**Exercise prompt**.
Write out the records again, exactly, leaving none out.

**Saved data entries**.
### config.mk
export PLATFORM = sky130hd
export DESIGN_NAME = wb_port_arb
export DESIGN_NICKNAME = d
export VERILOG_FILES = /design/src/rtl/wb_port_arb.sv
export SDC_FILE = /design/constraint.sdc
export NUM_CORES = 1
export LEC_CHECK = 0
export CELL_PAD_IN_SITES_DETAIL_PLACEMENT = 1
export CELL_PAD_IN_SITES_GLOBAL_PLACEMENT = 2
export CORE_UTILIZATION = 31
export DETAILED_ROUTE_END_ITERATION = 6
export DONT_BUFFER_PORTS = 1
export HOLD_SLACK_MARGIN = 0.06
export PLACE_DENSITY_LB_ADDON = 0.1
export SYNTH_ARGS = -nofsm -noshare
export SYNTH_HDL_FRONTEND = slang
export SYNTH_SLANG_ARGS = --single-unit
### constraint.sdc
create_clock -name clk -period 8 [get_ports clk]
set_clock_uncertainty 0.1 [all_clocks]
set_input_delay 0.4 -clock clk [delete_from_list [all_inputs] [get_ports clk]]
set_output_delay 0.4 -clock clk [all_outputs]
set_load 0.1 [all_outputs]
**config.mk**
```make
export PLATFORM = sky130hd
export DESIGN_NAME = bin_to_bcd
export DESIGN_NICKNAME = d
export VERILOG_FILES = /design/src/rtl/bcd_pkg.sv /design/src/rtl/bcd_add3.sv /design/src/rtl/bin_to_bcd.sv
export SDC_FILE = /design/constraint.sdc
export NUM_CORES = 1
export LEC_CHECK = 0
export ABC_AREA = 1
export CELL_PAD_IN_SITES_DETAIL_PLACEMENT = 0
export CELL_PAD_IN_SITES_GLOBAL_PLACEMENT = 1
export CORE_ASPECT_RATIO = 0.75
export CORE_MARGIN = 2
export CORE_UTILIZATION = 44
export DETAILED_ROUTE_END_ITERATION = 10
export PLACE_DENSITY = 0.91
export RECOVER_POWER = 100
export SLEW_MARGIN = 20
export SYNTH_ARGS = -nofsm -noshare
export SYNTH_HDL_FRONTEND = slang
export SYNTH_SLANG_ARGS = --single-unit
```
**constraint.sdc**
```tcl
create_clock -name clock -period 3.17 [get_ports clock]
set_clock_uncertainty 0.2 [all_clocks]
set_input_delay 0.634 -clock clock [delete_from_list [all_inputs] [get_ports clock]]
set_output_delay 0.634 -clock clock [all_outputs]
set_load 0.02 [all_outputs]
```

**Exercise solution**.
### config.mk
export PLATFORM = sky130hd
export DESIGN_NAME = wb_port_arb
export DESIGN_NICKNAME = d
export VERILOG_FILES = /design/src/rtl/wb_port_arb.sv
export SDC_FILE = /design/constraint.sdc
export NUM_CORES = 1
export LEC_CHECK = 0
export CELL_PAD_IN_SITES_DETAIL_PLACEMENT = 1
export CELL_PAD_IN_SITES_GLOBAL_PLACEMENT = 2
export CORE_UTILIZATION = 31
export DETAILED_ROUTE_END_ITERATION = 6
export DONT_BUFFER_PORTS = 1
export HOLD_SLACK_MARGIN = 0.06
export PLACE_DENSITY_LB_ADDON = 0.1
export SYNTH_ARGS = -nofsm -noshare
export SYNTH_HDL_FRONTEND = slang
export SYNTH_SLANG_ARGS = --single-unit
### constraint.sdc
create_clock -name clk -period 8 [get_ports clk]
set_clock_uncertainty 0.1 [all_clocks]
set_input_delay 0.4 -clock clk [delete_from_list [all_inputs] [get_ports clk]]
set_output_delay 0.4 -clock clk [all_outputs]
set_load 0.1 [all_outputs]
**config.mk**
```make
export PLATFORM = sky130hd
export DESIGN_NAME = bin_to_bcd
export DESIGN_NICKNAME = d
export VERILOG_FILES = /design/src/rtl/bcd_pkg.sv /design/src/rtl/bcd_add3.sv /design/src/rtl/bin_to_bcd.sv
export SDC_FILE = /design/constraint.sdc
export NUM_CORES = 1
export LEC_CHECK = 0
export ABC_AREA = 1
export CELL_PAD_IN_SITES_DETAIL_PLACEMENT = 0
export CELL_PAD_IN_SITES_GLOBAL_PLACEMENT = 1
export CORE_ASPECT_RATIO = 0.75
export CORE_MARGIN = 2
export CORE_UTILIZATION = 44
export DETAILED_ROUTE_END_ITERATION = 10
export PLACE_DENSITY = 0.91
export RECOVER_POWER = 100
export SLEW_MARGIN = 20
export SYNTH_ARGS = -nofsm -noshare
export SYNTH_HDL_FRONTEND = slang
export SYNTH_SLANG_ARGS = --single-unit
```
**constraint.sdc**
```tcl
create_clock -name clock -period 3.17 [get_ports clock]
set_clock_uncertainty 0.2 [all_clocks]
set_input_delay 0.634 -clock clock [delete_from_list [all_inputs] [get_ports clock]]
set_output_delay 0.634 -clock clock [all_outputs]
set_load 0.02 [all_outputs]
```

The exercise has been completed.